Dataset entries:

= = = =

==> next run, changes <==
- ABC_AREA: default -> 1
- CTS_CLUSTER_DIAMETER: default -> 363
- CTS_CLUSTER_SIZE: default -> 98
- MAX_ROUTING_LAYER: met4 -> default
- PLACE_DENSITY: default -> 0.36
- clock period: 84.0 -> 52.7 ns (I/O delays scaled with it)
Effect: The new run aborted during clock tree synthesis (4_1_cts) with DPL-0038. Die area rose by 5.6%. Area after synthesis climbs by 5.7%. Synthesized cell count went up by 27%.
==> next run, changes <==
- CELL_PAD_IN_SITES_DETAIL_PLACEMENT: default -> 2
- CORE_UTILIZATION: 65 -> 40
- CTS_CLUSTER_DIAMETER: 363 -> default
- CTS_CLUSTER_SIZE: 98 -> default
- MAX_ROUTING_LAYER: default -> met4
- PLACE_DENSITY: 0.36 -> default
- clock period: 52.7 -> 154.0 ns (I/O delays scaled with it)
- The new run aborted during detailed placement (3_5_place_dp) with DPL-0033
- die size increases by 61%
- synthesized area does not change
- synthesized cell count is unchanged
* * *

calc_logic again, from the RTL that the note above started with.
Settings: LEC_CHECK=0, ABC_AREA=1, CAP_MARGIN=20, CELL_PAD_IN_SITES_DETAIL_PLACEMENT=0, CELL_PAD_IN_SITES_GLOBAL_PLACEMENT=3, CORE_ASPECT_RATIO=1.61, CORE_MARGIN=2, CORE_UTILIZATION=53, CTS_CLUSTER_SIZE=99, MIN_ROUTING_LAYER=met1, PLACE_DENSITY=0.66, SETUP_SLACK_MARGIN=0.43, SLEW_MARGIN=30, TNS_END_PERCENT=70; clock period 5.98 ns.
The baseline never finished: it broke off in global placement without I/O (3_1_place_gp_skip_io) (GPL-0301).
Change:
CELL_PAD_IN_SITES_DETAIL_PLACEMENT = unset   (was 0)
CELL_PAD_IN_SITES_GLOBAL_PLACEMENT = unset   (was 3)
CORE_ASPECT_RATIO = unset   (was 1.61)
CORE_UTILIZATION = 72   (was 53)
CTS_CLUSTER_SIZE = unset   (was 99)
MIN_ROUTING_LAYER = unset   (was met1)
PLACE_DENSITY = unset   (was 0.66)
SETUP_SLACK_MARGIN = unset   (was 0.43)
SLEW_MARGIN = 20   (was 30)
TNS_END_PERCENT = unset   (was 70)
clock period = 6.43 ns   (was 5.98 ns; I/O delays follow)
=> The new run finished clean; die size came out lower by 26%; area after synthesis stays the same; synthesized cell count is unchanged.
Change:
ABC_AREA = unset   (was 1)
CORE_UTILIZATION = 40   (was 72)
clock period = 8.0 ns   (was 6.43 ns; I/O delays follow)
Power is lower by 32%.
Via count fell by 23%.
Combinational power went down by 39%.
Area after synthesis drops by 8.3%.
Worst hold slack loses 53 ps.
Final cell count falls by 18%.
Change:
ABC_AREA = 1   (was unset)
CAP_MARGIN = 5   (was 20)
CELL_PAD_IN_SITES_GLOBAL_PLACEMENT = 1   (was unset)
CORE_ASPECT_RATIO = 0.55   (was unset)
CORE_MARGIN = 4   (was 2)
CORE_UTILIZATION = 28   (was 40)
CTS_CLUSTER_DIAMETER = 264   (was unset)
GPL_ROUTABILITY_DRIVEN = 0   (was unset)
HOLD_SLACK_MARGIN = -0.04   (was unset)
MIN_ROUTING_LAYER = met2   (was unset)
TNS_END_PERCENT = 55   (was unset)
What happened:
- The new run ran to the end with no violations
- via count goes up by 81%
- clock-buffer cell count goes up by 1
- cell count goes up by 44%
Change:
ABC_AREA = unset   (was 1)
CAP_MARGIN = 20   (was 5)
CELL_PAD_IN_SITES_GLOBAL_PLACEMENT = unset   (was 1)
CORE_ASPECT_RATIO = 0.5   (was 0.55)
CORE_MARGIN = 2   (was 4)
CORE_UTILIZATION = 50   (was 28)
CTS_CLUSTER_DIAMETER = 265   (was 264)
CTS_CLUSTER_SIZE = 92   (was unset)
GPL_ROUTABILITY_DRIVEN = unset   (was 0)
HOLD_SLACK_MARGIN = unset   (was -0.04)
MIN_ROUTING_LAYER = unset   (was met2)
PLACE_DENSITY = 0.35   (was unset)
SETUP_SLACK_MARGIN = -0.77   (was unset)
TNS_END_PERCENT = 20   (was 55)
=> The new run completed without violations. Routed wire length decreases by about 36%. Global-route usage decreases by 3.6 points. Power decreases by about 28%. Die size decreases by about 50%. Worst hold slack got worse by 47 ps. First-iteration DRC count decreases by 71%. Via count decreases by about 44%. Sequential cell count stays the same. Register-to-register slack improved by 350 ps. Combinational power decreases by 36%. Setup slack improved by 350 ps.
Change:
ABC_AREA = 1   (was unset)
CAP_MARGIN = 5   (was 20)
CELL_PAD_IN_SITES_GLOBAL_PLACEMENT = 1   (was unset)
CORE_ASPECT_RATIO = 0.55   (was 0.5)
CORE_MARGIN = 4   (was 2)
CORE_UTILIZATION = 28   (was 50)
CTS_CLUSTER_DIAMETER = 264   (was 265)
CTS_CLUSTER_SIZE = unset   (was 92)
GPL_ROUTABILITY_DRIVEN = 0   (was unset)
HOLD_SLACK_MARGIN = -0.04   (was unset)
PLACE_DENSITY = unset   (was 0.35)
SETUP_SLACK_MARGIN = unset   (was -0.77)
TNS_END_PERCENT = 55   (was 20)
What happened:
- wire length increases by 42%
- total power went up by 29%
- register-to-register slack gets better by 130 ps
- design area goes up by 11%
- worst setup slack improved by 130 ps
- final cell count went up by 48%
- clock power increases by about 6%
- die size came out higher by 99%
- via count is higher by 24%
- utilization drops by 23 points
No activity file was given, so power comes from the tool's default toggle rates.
== build 34 ==
==> flow/design.v <==
module ALU(
	input[31:0] SrcA,
	input[31:0] SrcB,
	input[3:0] ALUOp,
	output reg[31:0] ALUResult,
	output reg[3:0] ALUFlags
	);
	always @ (*)
	begin
		ALUFlags = 4'b0000;
		if(SrcA == SrcB)
			ALUFlags[2] = 1'b1;
		case(ALUOp)
			4'b0010:
			begin
				ALUResult = SrcA - SrcB;
			end
			4'b0100:
			begin
				ALUResult = SrcA + SrcB;
			end
			4'b1010:
			begin
				ALUResult = SrcA - SrcB;
			end
			4'b1101:
			begin
				ALUResult = SrcB;
			end
			default:
			begin
				ALUResult = 32'h00000000;
			end
		endcase
	end
endmodule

= = = =

Exercise instructions: Produce a word-for-word copy of all the entries above.

Solution:
==> next run, changes <==
- ABC_AREA: default -> 1
- CTS_CLUSTER_DIAMETER: default -> 363
- CTS_CLUSTER_SIZE: default -> 98
- MAX_ROUTING_LAYER: met4 -> default
- PLACE_DENSITY: default -> 0.36
- clock period: 84.0 -> 52.7 ns (I/O delays scaled with it)
Effect: The new run aborted during clock tree synthesis (4_1_cts) with DPL-0038. Die area rose by 5.6%. Area after synthesis climbs by 5.7%. Synthesized cell count went up by 27%.
==> next run, changes <==
- CELL_PAD_IN_SITES_DETAIL_PLACEMENT: default -> 2
- CORE_UTILIZATION: 65 -> 40
- CTS_CLUSTER_DIAMETER: 363 -> default
- CTS_CLUSTER_SIZE: 98 -> default
- MAX_ROUTING_LAYER: default -> met4
- PLACE_DENSITY: 0.36 -> default
- clock period: 52.7 -> 154.0 ns (I/O delays scaled with it)
- The new run aborted during detailed placement (3_5_place_dp) with DPL-0033
- die size increases by 61%
- synthesized area does not change
- synthesized cell count is unchanged
* * *

calc_logic again, from the RTL that the note above started with.
Settings: LEC_CHECK=0, ABC_AREA=1, CAP_MARGIN=20, CELL_PAD_IN_SITES_DETAIL_PLACEMENT=0, CELL_PAD_IN_SITES_GLOBAL_PLACEMENT=3, CORE_ASPECT_RATIO=1.61, CORE_MARGIN=2, CORE_UTILIZATION=53, CTS_CLUSTER_SIZE=99, MIN_ROUTING_LAYER=met1, PLACE_DENSITY=0.66, SETUP_SLACK_MARGIN=0.43, SLEW_MARGIN=30, TNS_END_PERCENT=70; clock period 5.98 ns.
The baseline never finished: it broke off in global placement without I/O (3_1_place_gp_skip_io) (GPL-0301).
Change:
CELL_PAD_IN_SITES_DETAIL_PLACEMENT = unset   (was 0)
CELL_PAD_IN_SITES_GLOBAL_PLACEMENT = unset   (was 3)
CORE_ASPECT_RATIO = unset   (was 1.61)
CORE_UTILIZATION = 72   (was 53)
CTS_CLUSTER_SIZE = unset   (was 99)
MIN_ROUTING_LAYER = unset   (was met1)
PLACE_DENSITY = unset   (was 0.66)
SETUP_SLACK_MARGIN = unset   (was 0.43)
SLEW_MARGIN = 20   (was 30)
TNS_END_PERCENT = unset   (was 70)
clock period = 6.43 ns   (was 5.98 ns; I/O delays follow)
=> The new run finished clean; die size came out lower by 26%; area after synthesis stays the same; synthesized cell count is unchanged.
Change:
ABC_AREA = unset   (was 1)
CORE_UTILIZATION = 40   (was 72)
clock period = 8.0 ns   (was 6.43 ns; I/O delays follow)
Power is lower by 32%.
Via count fell by 23%.
Combinational power went down by 39%.
Area after synthesis drops by 8.3%.
Worst hold slack loses 53 ps.
Final cell count falls by 18%.
Change:
ABC_AREA = 1   (was unset)
CAP_MARGIN = 5   (was 20)
CELL_PAD_IN_SITES_GLOBAL_PLACEMENT = 1   (was unset)
CORE_ASPECT_RATIO = 0.55   (was unset)
CORE_MARGIN = 4   (was 2)
CORE_UTILIZATION = 28   (was 40)
CTS_CLUSTER_DIAMETER = 264   (was unset)
GPL_ROUTABILITY_DRIVEN = 0   (was unset)
HOLD_SLACK_MARGIN = -0.04   (was unset)
MIN_ROUTING_LAYER = met2   (was unset)
TNS_END_PERCENT = 55   (was unset)
What happened:
- The new run ran to the end with no violations
- via count goes up by 81%
- clock-buffer cell count goes up by 1
- cell count goes up by 44%
Change:
ABC_AREA = unset   (was 1)
CAP_MARGIN = 20   (was 5)
CELL_PAD_IN_SITES_GLOBAL_PLACEMENT = unset   (was 1)
CORE_ASPECT_RATIO = 0.5   (was 0.55)
CORE_MARGIN = 2   (was 4)
CORE_UTILIZATION = 50   (was 28)
CTS_CLUSTER_DIAMETER = 265   (was 264)
CTS_CLUSTER_SIZE = 92   (was unset)
GPL_ROUTABILITY_DRIVEN = unset   (was 0)
HOLD_SLACK_MARGIN = unset   (was -0.04)
MIN_ROUTING_LAYER = unset   (was met2)
PLACE_DENSITY = 0.35   (was unset)
SETUP_SLACK_MARGIN = -0.77   (was unset)
TNS_END_PERCENT = 20   (was 55)
=> The new run completed without violations. Routed wire length decreases by about 36%. Global-route usage decreases by 3.6 points. Power decreases by about 28%. Die size decreases by about 50%. Worst hold slack got worse by 47 ps. First-iteration DRC count decreases by 71%. Via count decreases by about 44%. Sequential cell count stays the same. Register-to-register slack improved by 350 ps. Combinational power decreases by 36%. Setup slack improved by 350 ps.
Change:
ABC_AREA = 1   (was unset)
CAP_MARGIN = 5   (was 20)
CELL_PAD_IN_SITES_GLOBAL_PLACEMENT = 1   (was unset)
CORE_ASPECT_RATIO = 0.55   (was 0.5)
CORE_MARGIN = 4   (was 2)
CORE_UTILIZATION = 28   (was 50)
CTS_CLUSTER_DIAMETER = 264   (was 265)
CTS_CLUSTER_SIZE = unset   (was 92)
GPL_ROUTABILITY_DRIVEN = 0   (was unset)
HOLD_SLACK_MARGIN = -0.04   (was unset)
PLACE_DENSITY = unset   (was 0.35)
SETUP_SLACK_MARGIN = unset   (was -0.77)
TNS_END_PERCENT = 55   (was 20)
What happened:
- wire length increases by 42%
- total power went up by 29%
- register-to-register slack gets better by 130 ps
- design area goes up by 11%
- worst setup slack improved by 130 ps
- final cell count went up by 48%
- clock power increases by about 6%
- die size came out higher by 99%
- via count is higher by 24%
- utilization drops by 23 points
No activity file was given, so power comes from the tool's default toggle rates.
== build 34 ==
==> flow/design.v <==
module ALU(
	input[31:0] SrcA,
	input[31:0] SrcB,
	input[3:0] ALUOp,
	output reg[31:0] ALUResult,
	output reg[3:0] ALUFlags
	);
	always @ (*)
	begin
		ALUFlags = 4'b0000;
		if(SrcA == SrcB)
			ALUFlags[2] = 1'b1;
		case(ALUOp)
			4'b0010:
			begin
				ALUResult = SrcA - SrcB;
			end
			4'b0100:
			begin
				ALUResult = SrcA + SrcB;
			end
			4'b1010:
			begin
				ALUResult = SrcA - SrcB;
			end
			4'b1101:
			begin
				ALUResult = SrcB;
			end
			default:
			begin
				ALUResult = 32'h00000000;
			end
		endcase
	end
endmodule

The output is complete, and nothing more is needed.